Reduced application backlog
Reducing the backlog of pending applications the agency had received prior to Oct. 1, 2016 was one of the actions FDA took on in 2015. By the end of 2015, FDA had completed first actions on 84% of the 2866 ANDAs that were pending and 88% of the 1873 pending prior approval supplements (PASs), ahead of schedule. FDA also significantly reduced their backlog of controlled correspondence (i.e., product development questions) by closing out 2065 controls in 2015.

Improved processes
OGD improved business practices by doing the following:

  • Launching an informatics regulatory review platform

Advertisement
  • Improving the review process by assigned a regulatory project manager to each ANDA

  • Eliminating the filing backlog and performing filing in real time

  • Reconfiguring employee orientation and training.

To tackle their tasks assigned to them by the GDUFA, the OGD office expanded in 2015 with the hiring of 125 new employees. The office also distributed staff to other CDER and FDA offices involved with the generic-drug program. The OGD includes an oversight office, a bioequivalence office, a research and standards office, a regulatory operations office, and a generic-drug policy office.

New guidance and standards
OGD issued 124 new and 48 revised individual product bioequivalence (BE) guidance documents “to facilitate efficient filing review, pre-market development of generic drug products, and accurate tracking of OGD’s activities in this area,” according to the report. The OGD also established a working group to review requests for BE guidance.

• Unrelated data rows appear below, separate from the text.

--- src/rtl/nfba_pkg.sv ---
`default_nettype none

package nfba_pkg;

  localparam int unsigned NFBA_MAX_BITS = 1024;

  // map word geometry
  localparam int unsigned WORD_W = 32;
  localparam int unsigned OFF_W  = 5;

  // fixed field widths
  localparam int unsigned FLD_OPC_W = 2;
  localparam int unsigned FLD_IDX_W = 10;
  localparam int unsigned FLD_CNT_W = 11;

  localparam int unsigned IN_TDATA_W  = 16;
  localparam int unsigned OUT_TDATA_W = 24;
  localparam int unsigned OUT_TUSER_W = 2;

  typedef enum logic [FLD_OPC_W-1:0] {
    OP_ALLOC = 2'd0,
    OP_SET   = 2'd1,
    OP_CLEAR = 2'd2,
    OP_TEST  = 2'd3
  } opcode_e;

  typedef enum logic [2:0] {
    ST_CLEAR,
    ST_IDLE,
    ST_BIT,
    ST_SCAN,
    ST_DONE
  } state_e;

  typedef struct packed {
    logic [FLD_IDX_W-1:0] result_index;
    logic                 full_res;
    logic                 bit_value;
    logic                 bad_index;
    logic [FLD_CNT_W-1:0] free_left;
  } res_t;

  // bits strictly below off set
  function automatic logic [WORD_W-1:0] mask_below(input logic [OFF_W-1:0] off);
    logic [WORD_W-1:0] m;
    for (int i = 0; i < WORD_W; i++) begin
      m[i] = (OFF_W'(i) < off);
    end
    return m;
  endfunction

  // bits strictly above off set
  function automatic logic [WORD_W-1:0] mask_above(input logic [OFF_W-1:0] off);
    logic [WORD_W-1:0] m;
    for (int i = 0; i < WORD_W; i++) begin
      m[i] = (OFF_W'(i) > off);
    end
    return m;
  endfunction

  // position of the lowest clear bit
  function automatic logic [OFF_W-1:0] first_zero(input logic [WORD_W-1:0] w);
    logic [OFF_W-1:0] pos;
    pos = '0;
    for (int i = WORD_W - 1; i >= 0; i--) begin
      if (!w[i]) begin
        pos = OFF_W'(i);
      end
    end
    return pos;
  endfunction

endpackage

`default_nettype wire

--- src/rtl/nfba_map_ram.sv ---
`default_nettype none

module nfba_map_ram import nfba_pkg::*; #(
  parameter int unsigned MAX_BITS = NFBA_MAX_BITS,
  localparam int unsigned NUM_WORDS = (MAX_BITS + WORD_W - 1) / WORD_W,
  localparam int unsigned ADDR_W = (NUM_WORDS > 1) ? $clog2(NUM_WORDS) : 1
) (
  input  wire logic              clk_i,
  input  wire logic              wr_en_i,
  input  wire logic [ADDR_W-1:0] wr_addr_i,
  input  wire logic [WORD_W-1:0] wr_data_i,
  input  wire logic              rd_en_i,
  input  wire logic [ADDR_W-1:0] rd_addr_i,
  output logic      [WORD_W-1:0] rd_data_o
);

  logic [WORD_W-1:0] mem_q [NUM_WORDS];
  logic [WORD_W-1:0] rd_data_q;

  always_ff @(posedge clk_i) begin
    if (wr_en_i) begin
      mem_q[wr_addr_i] <= wr_data_i;
    end
  end

  // hold read data until the next read
  always_ff @(posedge clk_i) begin
    if (rd_en_i) begin
      rd_data_q <= mem_q[rd_addr_i];
    end
  end

  assign rd_data_o = rd_data_q;

endmodule

`default_nettype wire

--- src/rtl/nfba_ctrl.sv ---
`default_nettype none

module nfba_ctrl import nfba_pkg::*; #(
  parameter int unsigned MAX_BITS = NFBA_MAX_BITS,
  localparam int unsigned NUM_WORDS = (MAX_BITS + WORD_W - 1) / WORD_W,
  localparam int unsigned ADDR_W = (NUM_WORDS > 1) ? $clog2(NUM_WORDS) : 1
) (
  input  wire logic                 clk_i,
  input  wire logic                 rst_ni,
  input  wire logic                 in_valid_i,
  output logic                      in_ready_o,
  input  wire opcode_e              in_opcode_i,
  input  wire logic [FLD_IDX_W-1:0] in_index_i,
  input  wire logic                 cfg_valid_i,
  output logic                      cfg_ready_o,
  input  wire logic [FLD_CNT_W-1:0] cfg_data_i,
  input  wire logic                 res_ready_i,
  output logic                      res_valid_o,
  output res_t                      res_o,
  output logic                      wr_en_o,
  output logic      [ADDR_W-1:0]    wr_addr_o,
  output logic      [WORD_W-1:0]    wr_data_o,
  output logic                      rd_en_o,
  output logic      [ADDR_W-1:0]    rd_addr_o,
  input  wire logic [WORD_W-1:0]    rd_data_i
);

  localparam int unsigned BIT_W  = ADDR_W + OFF_W;
  localparam int unsigned SIZE_W = $clog2(MAX_BITS + 1);

  state_e               state_q, state_d;
  logic [SIZE_W-1:0]    size_q, size_d;
  logic [SIZE_W-1:0]    free_q, free_d;
  logic [BIT_W-1:0]     hint_q, hint_d;
  logic [ADDR_W-1:0]    addr_q, addr_d;
  logic                 first_q, first_d;
  opcode_e              op_q, op_d;
  logic [FLD_IDX_W-1:0] idx_q, idx_d;

  logic [SIZE_W-1:0] cfg_size;
  logic              in_bad;
  logic [BIT_W-1:0]  in_bit;
  logic [BIT_W-1:0]  hint_eff;
  logic [BIT_W-1:0]  last_bit;
  logic [BIT_W-1:0]  idx_bit;
  logic [WORD_W-1:0] bit_mask;
  logic              bit_val;
  logic [WORD_W-1:0] masked;
  logic              found;
  logic [OFF_W-1:0]  pos_off;
  logic [BIT_W-1:0]  pos;
  logic [ADDR_W-1:0] next_addr;
  logic [SIZE_W-1:0] free_n;

  assign cfg_ready_o = 1'b1;

  always_comb begin
    if (32'(cfg_data_i) > MAX_BITS) begin
      cfg_size = SIZE_W'(MAX_BITS);
    end else begin
      cfg_size = SIZE_W'(cfg_data_i);
    end
    in_bad   = 32'(in_index_i) >= 32'(size_q);
    in_bit   = BIT_W'(in_index_i);
    hint_eff = (32'(hint_q) >= 32'(size_q)) ? '0 : hint_q;
    last_bit = BIT_W'(32'(size_q) - 32'd1);
    idx_bit  = BIT_W'(idx_q);
    bit_mask = WORD_W'(1) << idx_bit[OFF_W-1:0];
    bit_val  = rd_data_i[idx_bit[OFF_W-1:0]];
    // treat bits before the hint (first visit) and past the size as used
    masked   = rd_data_i
             | (first_q ? mask_below(hint_eff[OFF_W-1:0]) : '0)
             | ((addr_q == last_bit[BIT_W-1:OFF_W]) ? mask_above(last_bit[OFF_W-1:0]) : '0);
    found    = (masked != '1);
    pos_off  = first_zero(masked);
    pos      = {addr_q, pos_off};
    next_addr = (addr_q == last_bit[BIT_W-1:OFF_W]) ? '0 : addr_q + ADDR_W'(1);
  end

  always_comb begin
    state_d = state_q;
    size_d  = size_q;
    free_d  = free_q;
    hint_d  = hint_q;
    addr_d  = addr_q;
    first_d = first_q;
    op_d    = op_q;
    idx_d   = idx_q;
    free_n  = free_q;

    in_ready_o  = 1'b0;
    res_valid_o = 1'b0;
    res_o       = '0;
    wr_en_o     = 1'b0;
    wr_addr_o   = addr_q;
    wr_data_o   = '0;
    rd_en_o     = 1'b0;
    rd_addr_o   = addr_q;

    case (state_q)
      ST_CLEAR: begin
        wr_en_o = 1'b1;
        addr_d  = addr_q + ADDR_W'(1);
        if (addr_q == ADDR_W'(NUM_WORDS - 1)) begin
          addr_d  = '0;
          state_d = ST_IDLE;
        end
      end
      ST_IDLE: begin
        in_ready_o = 1'b1;
        if (in_valid_i) begin
          op_d  = in_opcode_i;
          idx_d = in_index_i;
          if (in_opcode_i == OP_ALLOC) begin
            if (free_q == '0) begin
              state_d = ST_DONE;
            end else begin
              rd_en_o   = 1'b1;
              rd_addr_o = hint_eff[BIT_W-1:OFF_W];
              addr_d    = hint_eff[BIT_W-1:OFF_W];
              first_d   = 1'b1;
              state_d   = ST_SCAN;
            end
          end else if (in_bad) begin
            state_d = ST_DONE;
          end else begin
            rd_en_o   = 1'b1;
            rd_addr_o = in_bit[BIT_W-1:OFF_W];
            state_d   = ST_BIT;
          end
        end
      end
      ST_BIT: begin
        wr_addr_o = idx_bit[BIT_W-1:OFF_W];
        wr_data_o = rd_data_i;
        if (op_q == OP_SET && !bit_val) begin
          wr_data_o = rd_data_i | bit_mask;
          wr_en_o   = res_ready_i;
          free_n    = free_q - SIZE_W'(1);
        end else if (op_q == OP_CLEAR && bit_val) begin
          wr_data_o = rd_data_i & ~bit_mask;
          wr_en_o   = res_ready_i;
          free_n    = free_q + SIZE_W'(1);
        end
        res_valid_o        = 1'b1;
        res_o.result_index = idx_q;
        res_o.bit_value    = bit_val;
        res_o.free_left    = FLD_CNT_W'(free_n);
        if (res_ready_i) begin
          free_d  = free_n;
          state_d = ST_IDLE;
        end
      end
      ST_SCAN: begin
        if (found) begin
          res_valid_o        = 1'b1;
          res_o.result_index = FLD_IDX_W'(pos);
          res_o.free_left    = FLD_CNT_W'(free_q - SIZE_W'(1));
          wr_data_o          = rd_data_i | (WORD_W'(1) << pos_off);
          if (res_ready_i) begin
            wr_en_o = 1'b1;
            free_d  = free_q - SIZE_W'(1);
            hint_d  = pos;
            state_d = ST_IDLE;
          end
        end else begin
          // advance to the next word, wrapping past the last active one
          rd_en_o   = 1'b1;
          rd_addr_o = next_addr;
          addr_d    = next_addr;
          first_d   = 1'b0;
        end
      end
      ST_DONE: begin
        res_valid_o     = 1'b1;
        res_o.free_left = FLD_CNT_W'(free_q);
        if (op_q == OP_ALLOC) begin
          res_o.full_res = 1'b1;
        end else begin
          res_o.bad_index    = 1'b1;
          res_o.result_index = idx_q;
        end
        if (res_ready_i) begin
          state_d = ST_IDLE;
        end
      end
      default: begin
        state_d = ST_CLEAR;
        addr_d  = '0;
      end
    endcase

    // a size write restarts the whole map
    if (cfg_valid_i) begin
      size_d  = cfg_size;
      free_d  = cfg_size;
      hint_d  = '0;
      addr_d  = '0;
      state_d = ST_CLEAR;
    end
  end

  always_ff @(posedge clk_i or negedge rst_ni) begin
    if (!rst_ni) begin
      state_q <= ST_CLEAR;
      size_q  <= SIZE_W'(MAX_BITS);
      free_q  <= SIZE_W'(MAX_BITS);
      hint_q  <= '0;
      addr_q  <= '0;
      first_q <= 1'b0;
    end else begin
      state_q <= state_d;
      size_q  <= size_d;
      free_q  <= free_d;
      hint_q  <= hint_d;
      addr_q  <= addr_d;
      first_q <= first_d;
    end
  end

  always_ff @(posedge clk_i) begin
    op_q  <= op_d;
    idx_q <= idx_d;
  end

endmodule

`default_nettype wire

--- src/rtl/nfba_out_reg.sv ---
`default_nettype none

module nfba_out_reg import nfba_pkg::*; (
  input  wire logic clk_i,
  input  wire logic rst_ni,
  input  wire logic res_valid_i,
  output logic      res_ready_o,
  input  wire res_t res_i,
  output logic      out_valid_o,
  input  wire logic out_ready_i,
  output res_t      out_o
);

  logic valid_q, valid_d;
  res_t res_q;

  assign res_ready_o = !valid_q || out_ready_i;

  always_comb begin
    valid_d = valid_q;
    if (res_valid_i && res_ready_o) begin
      valid_d = 1'b1;
    end else if (out_ready_i) begin
      valid_d = 1'b0;
    end
  end

  always_ff @(posedge clk_i or negedge rst_ni) begin
    if (!rst_ni) begin
      valid_q <= 1'b0;
    end else begin
      valid_q <= valid_d;
    end
  end

  always_ff @(posedge clk_i) begin
    if (res_valid_i && res_ready_o) begin
      res_q <= res_i;
    end
  end

  assign out_valid_o = valid_q;
  assign out_o       = res_q;

endmodule

`default_nettype wire

--- src/rtl/next_fit_bitmap_allocator_top.sv ---
// Next-fit bitmap allocator.
// Request stream (s_axis): tuser carries the opcode (allocate, mark used, mark free,
// test), tdata the bit index. Result stream (m_axis): one word per request with the
// allocated or echoed index, the old bit value, the free count after the operation,
// and full/bad-index flags in tuser.
// Config channel (cfg_*): a write of the size register reinitializes the map; the
// size saturates at MAX_BITS. Write it only while no request is outstanding.
// The map lives in a 32-bit-wide single-port-read RAM of ceil(MAX_BITS/32) words.
// After reset and after every size write a clearing pass zeroes one word per cycle
// over all ceil(MAX_BITS/32) words; s_axis_tready stays low meanwhile.
// Mark and test read the map word and present the result from the bit state; a bad
// index or an allocate on a full map goes straight to the result; allocate scans the
// map one RAM word read per cycle, at most ceil(MAX_BITS/32) + 1 words.
// One request is in flight at a time; the next is taken only after the result has
// been handed to the output register.
// A stalled receiver holds the result in the output register; the block finishes
// the next request up to its result and waits there until that register frees up.
`default_nettype none

module next_fit_bitmap_allocator_top import nfba_pkg::*; #(
  parameter int unsigned MAX_BITS = NFBA_MAX_BITS
) (
  input  wire logic                   clk_i,
  input  wire logic                   rst_ni,
  input  wire logic                   s_axis_tvalid,
  output logic                        s_axis_tready,
  // [9:0] bit_index, [15:10] zero
  input  wire logic [IN_TDATA_W-1:0]  s_axis_tdata,
  // [1:0] opcode
  input  wire logic [FLD_OPC_W-1:0]   s_axis_tuser,
  output logic                        m_axis_tvalid,
  input  wire logic                   m_axis_tready,
  // [9:0] result_index, [10] bit_value, [21:11] free_left, [23:22] zero
  output logic      [OUT_TDATA_W-1:0] m_axis_tdata,
  // [0] full_res, [1] bad_index
  output logic      [OUT_TUSER_W-1:0] m_axis_tuser,
  input  wire logic                   cfg_valid_i,
  output logic                        cfg_ready_o,
  input  wire logic [FLD_CNT_W-1:0]   cfg_data_i
);

  localparam int unsigned NUM_WORDS = (MAX_BITS + WORD_W - 1) / WORD_W;
  localparam int unsigned ADDR_W    = (NUM_WORDS > 1) ? $clog2(NUM_WORDS) : 1;
  localparam int unsigned PAD_W     = OUT_TDATA_W - FLD_IDX_W - 1 - FLD_CNT_W;

  logic              wr_en;
  logic [ADDR_W-1:0] wr_addr;
  logic [WORD_W-1:0] wr_data;
  logic              rd_en;
  logic [ADDR_W-1:0] rd_addr;
  logic [WORD_W-1:0] rd_data;
  logic              res_valid;
  logic              res_ready;
  res_t              res;
  res_t              out_res;

  nfba_ctrl #(
    .MAX_BITS(MAX_BITS)
  ) u_ctrl (
    .clk_i      (clk_i),
    .rst_ni     (rst_ni),
    .in_valid_i (s_axis_tvalid),
    .in_ready_o (s_axis_tready),
    .in_opcode_i(opcode_e'(s_axis_tuser)),
    .in_index_i (s_axis_tdata[FLD_IDX_W-1:0]),
    .cfg_valid_i(cfg_valid_i),
    .cfg_ready_o(cfg_ready_o),
    .cfg_data_i (cfg_data_i),
    .res_ready_i(res_ready),
    .res_valid_o(res_valid),
    .res_o      (res),
    .wr_en_o    (wr_en),
    .wr_addr_o  (wr_addr),
    .wr_data_o  (wr_data),
    .rd_en_o    (rd_en),
    .rd_addr_o  (rd_addr),
    .rd_data_i  (rd_data)
  );

  nfba_map_ram #(
    .MAX_BITS(MAX_BITS)
  ) u_map_ram (
    .clk_i    (clk_i),
    .wr_en_i  (wr_en),
    .wr_addr_i(wr_addr),
    .wr_data_i(wr_data),
    .rd_en_i  (rd_en),
    .rd_addr_i(rd_addr),
    .rd_data_o(rd_data)
  );

  nfba_out_reg u_out_reg (
    .clk_i      (clk_i),
    .rst_ni     (rst_ni),
    .res_valid_i(res_valid),
    .res_ready_o(res_ready),
    .res_i      (res),
    .out_valid_o(m_axis_tvalid),
    .out_ready_i(m_axis_tready),
    .out_o      (out_res)
  );

  assign m_axis_tdata = {{PAD_W{1'b0}}, out_res.free_left, out_res.bit_value,
                         out_res.result_index};
  assign m_axis_tuser = {out_res.bad_index, out_res.full_res};

  // a size write starts the clearing pass, which blocks requests
  a_cfg_blocks: assert property (@(posedge clk_i) disable iff (!rst_ni)
    cfg_valid_i && cfg_ready_o |=> !s_axis_tready)
    else $error("request accepted during clearing pass");

  // only one request in flight
  a_one_in_flight: assert property (@(posedge clk_i) disable iff (!rst_ni)
    s_axis_tvalid && s_axis_tready |=> !s_axis_tready)
    else $error("second request accepted while busy");

  // a full allocate reports index zero and never a bad index
  a_full_fields: assert property (@(posedge clk_i) disable iff (!rst_ni)
    m_axis_tvalid && m_axis_tuser[0] |->
      m_axis_tdata[FLD_IDX_W-1:0] == '0 && !m_axis_tuser[1] && !m_axis_tdata[FLD_IDX_W])
    else $error("full result with stray fields");

  // a bad index never reports a set bit
  a_bad_fields: assert property (@(posedge clk_i) disable iff (!rst_ni)
    m_axis_tvalid && m_axis_tuser[1] |-> !m_axis_tdata[FLD_IDX_W] && !m_axis_tuser[0])
    else $error("bad-index result with stray fields");

endmodule

`default_nettype wire
--- config.mk ---
export PLATFORM = sky130hd
export DESIGN_NAME = next_fit_bitmap_allocator_top
export DESIGN_NICKNAME = d
export VERILOG_FILES = /design/src/rtl/nfba_pkg.sv /design/src/rtl/nfba_map_ram.sv /design/src/rtl/nfba_ctrl.sv /design/src/rtl/nfba_out_reg.sv /design/src/rtl/next_fit_bitmap_allocator_top.sv
export SDC_FILE = /design/constraint.sdc
export NUM_CORES = 1
export LEC_CHECK = 0
export BUFFER_PORTS_ARGS = -buffer_cell sky130_fd_sc_hd__buf_2
export CORE_MARGIN = 2
export CORE_UTILIZATION = 29
export CTS_CLUSTER_SIZE = 16
export DETAILED_ROUTE_END_ITERATION = 16
export PLACE_DENSITY_LB_ADDON = 0.08
export REMOVE_ABC_BUFFERS = 1
export SETUP_SLACK_MARGIN = 0.1
export SLEW_MARGIN = 10
export SYNTH_ARGS = -nofsm -noshare
export SYNTH_HDL_FRONTEND = slang
export SYNTH_SLANG_ARGS = --single-unit
--- constraint.sdc ---
create_clock -name clk_i -period 18.6 [get_ports clk_i]
set_clock_uncertainty 0.1 [all_clocks]
set_input_delay 0.93 -clock clk_i [delete_from_list [all_inputs] [get_ports clk_i]]
set_output_delay 0.93 -clock clk_i [all_outputs]
set_load 0.01 [all_outputs]
==> metrics.cfg <==
[outcome]
status=completed

[clock_tree]
postCtsSetupBuffers=0
cts_made_buffers=135
cts-root-buf=clkbuf_16
clock_sinks=1134
cts_buffer_depth=3
cts_htree_levels=4
cts_hold_buf=0
post_cts_resized=0
clock_latency_ns=0.77
cts_tree=yes
clk_pin_slew_worst_paths_ns=0.06

[detailed_routing]
detail-route-antenna-nets=0
drc=0
routed_via_density=5.40
wl_mm=176
dr.pass1.iters=5
drtIter0Drc=2965
routedWlPerCell_um=29.3
vias=32400

[finish]
diodes=0
seq_area_um2=33800
nets=3750
syn_to_final_growth_pct=16.2
drive_above_1_share_pct=14.1
nFillCells=16600
multiInputGateArea_um2=15200
final_common_cell=edfxtp_1
layout_common_cells=edfxtp_1, nand2_1, a21oi_1, mux2i_1, buf_4

[global_routing]
grt_max_degree=94
antenna_found_initial=2
grt_pass1_wl_mm=248
overflow=0
gr-usage-all-layers_pct=19.9
grt_pass1_vias=31400

[timing]
finalSetupViolCount=0
slew_violations=0
slew_headroom_pct=16.4
period_share_pct=48.9
period_needed_ns=9.09
finalSetupTns_ns=0
worst_slew_pin_slew_ns=1.24
rsz0062_at_grt=false
hold_viol_final=0
fmax_ghz=0.110

[synthesis]
synth-edff-count=1092
netlist_instances=3618
syn_avg_cell_area_um2=13.7
synth_top_flop_cell=edfxtp_1
synthArstFlopShare_pct=3.70
ys_ff_latch=1134
synth_top_area_share_pct=66.0
synth_top_area_cell=edfxtp_1
yosys_warnings=0
yosys-top-cells-area=edfxtp_1, mux2i_1, a21oi_1
ys_seq_area_share_pct=68.1
synth_area_um2=49700
ys_types=98

[setup_path]
worstSetupPathType=reg2reg
arrival_ns=9.58
reg2reg_from=u_ctrl.size_q[0]
cp.required_ns=19.08
crit_path_end_kind=flip-flop
crit_fanout=48
crit_start=u_ctrl.size_q[0]
r2r_setup_slack_ns=9.51
start_kind=flip-flop

[floorplanning]
core_area_um2=170000
design.die.area_um2=175000
die_h_um=418
die_width_um=418
rows=151
ios=63
initial_utilization_pct=29.2

[run]
maxCapViolations=0

[placed_design]
gp_congestion=0.910
port_buffers=53
dp_hpwl_mm=101

[power_and_ir_drop]
vdd_ir_drop_max_v=0.0000909
leakagePower_nw=18.8
p_total_w=0.00800
p_per_area_nw_per_um2=139

[min_path]
hp-class=in2async

## path summary, 6_finish.rpt
path,to,cells after the start
setup / recovery,u_map_ram.rd_data_o[22],19
hold / removal,u_ctrl.free_q[7],2
setup reg to reg,u_map_ram.rd_data_o[22],19
hold reg to reg,u_ctrl.size_q[10],2
max in group asynchronous,u_ctrl.addr_q[0],2
min in group clk_i,u_ctrl.idx_bit[0],1
## cells by family after synthesis
family                   after synthesis  synth area share, %
other                                  2               0.0151
flip-flops                          1134                 68.1
XOR/XNOR                              18                0.317
AO/OA/AOI/OAI                       1060                 14.8
buffers and inverters                304                 2.66
adder cells (fa/ha/maj)               29                0.731
multiplexers                         240                 5.13
AND/OR/NAND/NOR                      831                 8.22
## registers in the layout, summed over array words and instances, names as in the netlist
| signal | count |
|---|---|
| u_ctrl.size_q | 11 |
| u_ctrl.idx_bit | 10 |
| u_ctrl.op_q | 2 |
| u_out_reg.out_valid_o | 1 |
| u_ctrl.addr_q | 5 |
| u_map_ram.mem_q | 1024 |
| u_ctrl.state_q | 3 |
| u_out_reg.out_o | 24 |
| u_ctrl.first_q | 1 |
| u_map_ram.rd_data_o | 32 |
| u_ctrl.free_q | 11 |
| u_ctrl.hint_q | 10 |
## report_power, final
part           leakage, nW  switching [W]  internal [W]
clock                 2.10        0.00111       0.00152
sequential            10.9      0.0000814       0.00306
combinational         5.76        0.00158      0.000649
## synthesized netlist by cell type, types with 7 or more instances
cell type / instances
mux4_2: 11
o21ai_1: 7
a22o_1: 11
o211ai_1: 8
o221ai_1: 20
nand3b_1: 7
nand2_1: 312
ha_1: 29
a41oi_1: 9
a2111oi_0: 98
buf_2: 58
a311oi_1: 32
mux2i_1: 224
a21o_1: 48
a32oi_1: 7
xnor2_1: 11
buf_1: 8
o22ai_1: 42
a21boi_0: 39
a211oi_1: 110
o21a_1: 8
a31oi_1: 25
nor2b_1: 14
and2_1: 11
a21oi_1: 236
dfrtp_1: 40
edfxtp_1: 1092
nor3b_1: 8
nand2b_1: 24
or3_1: 9
clkbuf_1: 182
or2_2: 12
nor2_1: 152
inv_1: 29
o21ai_0: 154
o31ai_1: 9
nor4_1: 39
nand3_1: 40
and3_1: 145
o2bb2ai_1: 64
o41ai_1: 31
nor3_1: 24
buf_4: 20
xor2_1: 7
a22oi_1: 50
## per-layer routing
layer | GRT usage (%) | routed length (um) | up-vias
li1 | - | - | 14500
met1 | 29.1 | 84300 | 16800
met2 | 30.9 | 79900 | 871
met3 | 2.84 | 7940 | 207
met4 | 5.32 | 4300 | 0
met5 | 0 | 0 | -
## through the flow
stage | worst slack (ns) | hold slack, ns | cells | util (%) | cell area (um2)
detailed placement | 9.44 | 0.442 | 5768 | 31.4 | 53300
global route | 9.06 | 0.190 | 6014 | 34.0 | 57700
floorplan | 1.56 | 0.393 | 3346 | - | 48500
finish | 9.51 | 0.172 | 6014 | 34.0 | 57700
CTS | 9.43 | 0.154 | 6014 | 34.0 | 57700
global placement | 9.45 | 0.443 | 5768 | 31.4 | 53300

OGD also published guidance documents on the topics of refuse-to-receive standards, physical attributes of generic tablets and capsules, controlled correspondence, and labeling. Three manuals of policies and procedures were also published in 2015.

Research
Part of the GDUFA implementation includes funding for research programs, with $34.9 million invested so far. Developing a regulatory science plan is part of FDA’s goals under GDUFA. OGD held its third annual public meeting in June 2015 to develop regulatory science priorities, which resulted in the FY 2016 GDUFA regulatory science plan.

In 2015, OGD staff reviewed more than 100 proposals and chose 23 that complement internal activities. There were more than 90 research collaborations ongoing in 2015. Two BE studies conducted in 2015 provided evidence to support successful generic substitution on anti-epileptic drugs.

“Despite our progress, we have a lot more work to do. But we don’t expect to do it entirely on our own. Achieving goals that work for the public requires input from the public, including industry, the research community, lawmakers, and other stakeholders,” said Uhl in an FDAVoice blog.

FDA is holding a public meeting on May 20 to gain industry feedback on the agency’s generic-drug initiatives.